Genome annotation with Prokka
How to annotate a bacterial genome?
How to visualize annoted genomic features?
Load genome into Galaxy
Annotate genome with Prokka
View annotations in JBrowse
What is genome annotation?
Tools for genome annotation
The tool “Prokka”
- In these slides, we will learn what is genome annotation, and which tools can be used for genome annotation.
- We will describe in detail a tool called Prokka.
What is Annotation?
Classifying and describing parts of the genome sequence
Annotations are biological or other features on a genome, e.g.
a ribosome binding site: a biological feature
a sequence of TTTTTT: may/may not be biological but could be interesting
We can name features by type and location, e.g. gene, pseudogene, repeat
We can hypothesise functions, e.g. antioxidant activity
- Annotating a genome means positioning features along the sequence of a genome.
- Those features can be anything one can find in a genome sequence: genes, but also binding sites for example.
- When a feature, like a gene for example, is positioned, you can add information about its function.
- This operation is named “functional annotation”.
First: assemble the genome
- Before annotating a genome, you need to assemble it.
- If you get a high quality assembly, it will be easier to perform a good quality annotation.
- Once you have a good genome sequence, you can annotate it.
- In this example, there a gene coding for a delta toxin.
- There is a ribosome binding site in red, and the coding sequence of this gene is in green.
- For each feature annotated on a genome, you can get its position, its type, and some information about its function or how it is expressed.

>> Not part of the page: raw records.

===== config.mk =====
export PLATFORM = sky130hd
export DESIGN_NAME = reg_file
export DESIGN_NICKNAME = d
export VERILOG_FILES = /design/src/logic/rv_pkg.sv /design/src/logic/reg_file.sv
export SDC_FILE = /design/constraint.sdc
export NUM_CORES = 2
export LEC_CHECK = 0
export BUFFER_PORTS_ARGS = -buffer_cell sky130_fd_sc_hd__buf_2
export CORE_UTILIZATION = 55
export CTS_CLUSTER_DIAMETER = 200
export DETAILED_ROUTE_END_ITERATION = 6
export GPL_ROUTABILITY_DRIVEN = 0
export MAX_ROUTING_LAYER = met4
export PLACE_DENSITY = 0.72
export SYNTH_ARGS = -nofsm -noshare
export SYNTH_HDL_FRONTEND = slang
export SYNTH_SLANG_ARGS = --single-unit
export TNS_END_PERCENT = 20

===== constraint.sdc =====
create_clock -name clk -period 4.2 [get_ports clk]
set_input_delay 0 -clock clk [delete_from_list [all_inputs] [get_ports clk]]
set_output_delay 0 -clock clk [all_outputs]
set_load 0.01 [all_outputs]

How do we annotate? many different ways:
sequence: does it match known sequences in databases?
sequence structure: e.g. does it look like an exon (start and stop codons)?
use other data: e.g. do lab experiments to investigate biological function
- You can annotate features by looking at similarities with known sequences from international databases.

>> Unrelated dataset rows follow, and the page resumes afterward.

**src/logic/rv_pkg.sv**
```systemverilog
//////////////////////////////
// RV32I core shared definitions
// Widths, opcodes, ALU codes and
// the two instruction views
//////////////////////////////

package rv_pkg;

    localparam int XLEN        = 32;
    localparam int REG_ADDR_W  = 5;
    localparam int IMEM_ADDR_W = 8;   // 256 instruction words
    localparam int DMEM_ADDR_W = 5;   // 32 data words

    localparam logic [6:0] OPC_OP     = 7'b0110011;
    localparam logic [6:0] OPC_OP_IMM = 7'b0010011;
    localparam logic [6:0] OPC_LOAD   = 7'b0000011;
    localparam logic [6:0] OPC_STORE  = 7'b0100011;

    localparam logic [XLEN-1:0] NOP_INSTR = 32'h0000_0013;  // ADDI x0,x0,0

    typedef enum logic [2:0] {
        ALU_ADD,
        ALU_SUB,
        ALU_AND,
        ALU_OR,
        ALU_XOR,
        ALU_SLT
    } alu_op_t;

    // R-type, with funct7/rs2 doubling as imm[11:5]/imm[4:0] for I-type
    typedef struct packed {
        logic [6:0] funct7;
        logic [4:0] rs2;
        logic [4:0] rs1;
        logic [2:0] funct3;
        logic [4:0] rd;
        logic [6:0] opcode;
    } instr_ri_t;

    typedef struct packed {
        logic [6:0] imm_hi;
        logic [4:0] rs2;
        logic [4:0] rs1;
        logic [2:0] funct3;
        logic [4:0] imm_lo;
        logic [6:0] opcode;
    } instr_s_t;

    typedef union packed {
        instr_ri_t ri;
        instr_s_t  s;
    } instr_t;

endpackage

```
**src/logic/mem_wb_stage.sv**
```systemverilog
//////////////////////////////
// Memory and writeback stage
// Data memory, MEM/WB register
// and writeback select
//////////////////////////////

`timescale 1ns/1ps

module mem_wb_stage (
    input  logic                          clk,
    input  logic                          i_rst,
    input  logic                          i_en,
    input  logic                          i_regwrite,
    input  logic                          i_memread,
    input  logic                          i_memwrite,
    input  logic [rv_pkg::REG_ADDR_W-1:0] i_rd,
    input  logic [rv_pkg::XLEN-1:0]       i_alu,
    input  logic [rv_pkg::XLEN-1:0]       i_store_data,
    output logic                          o_wb_en,
    output logic [rv_pkg::REG_ADDR_W-1:0] o_wb_rd,
    output logic [rv_pkg::XLEN-1:0]       o_wb_data
);
    import rv_pkg::*;

    logic [XLEN-1:0]        dmem [2**DMEM_ADDR_W];
    logic [DMEM_ADDR_W-1:0] addr;
    logic [XLEN-1:0]        load_data;

    assign addr      = i_alu[DMEM_ADDR_W+1:2];  // Word accesses only
    assign load_data = dmem[addr];

    always_ff @(posedge clk) begin
        if (i_rst) begin
            for (int i = 0; i < 2**DMEM_ADDR_W; i++) begin
                dmem[i] <= '0;
            end
        end else if (i_en && i_memwrite) begin
            dmem[addr] <= i_store_data;
        end
    end

    always_ff @(posedge clk) begin
        if (i_rst) begin
            o_wb_en <= 1'b0;
        end else if (i_en) begin
            o_wb_en <= i_regwrite;
        end
    end

    always_ff @(posedge clk) begin
        if (i_en) begin
            o_wb_rd   <= i_rd;
            o_wb_data <= i_memread ? load_data : i_alu;
        end
    end

endmodule

```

- Some tools annotate features on a genome by seeking motifs corresponding to known structure (for example gene or exon start or stop).
- Some lab experiments can help annotate specific regions of a genome, even though it is often much more expensive than an automatic annotation.
- The lab experiments can provide certainty about function, where automatic annotation is more of a guess.
- Prokka is a pipeline that runs several other tools to annotate prokaryotic genomes.
- The input is the assembly of the genome in Fasta format.
- Prokka runs Aragorn to annotate transfer RNAs.
- Ribosomal RNAs are annotated with RNAmmer.
- Infernal uses the Rfam database to annotate non coding RNAs.
- Finally Prodigal annotated coding genes.
- Each coding sequence is then compared to the SwissProt sequence database using Blast, and to TIGR and Pfam motif datases using Hmmer3.
- SignalP is also run to detect signal peptides in each predicted coding sequence.
- The final result of the whole Prokka pipeline is a set of GFF3, GBK ans ASN1 files.
Galaxy Training Network Slides: Introduction to Genome Annotation
- More information is available in the “Introduction to Genome Annotation” slides.
- Prokka is a useful tool to annotate a bacterial genome.
- JBrowse can be used to inspect the annotation of a genome.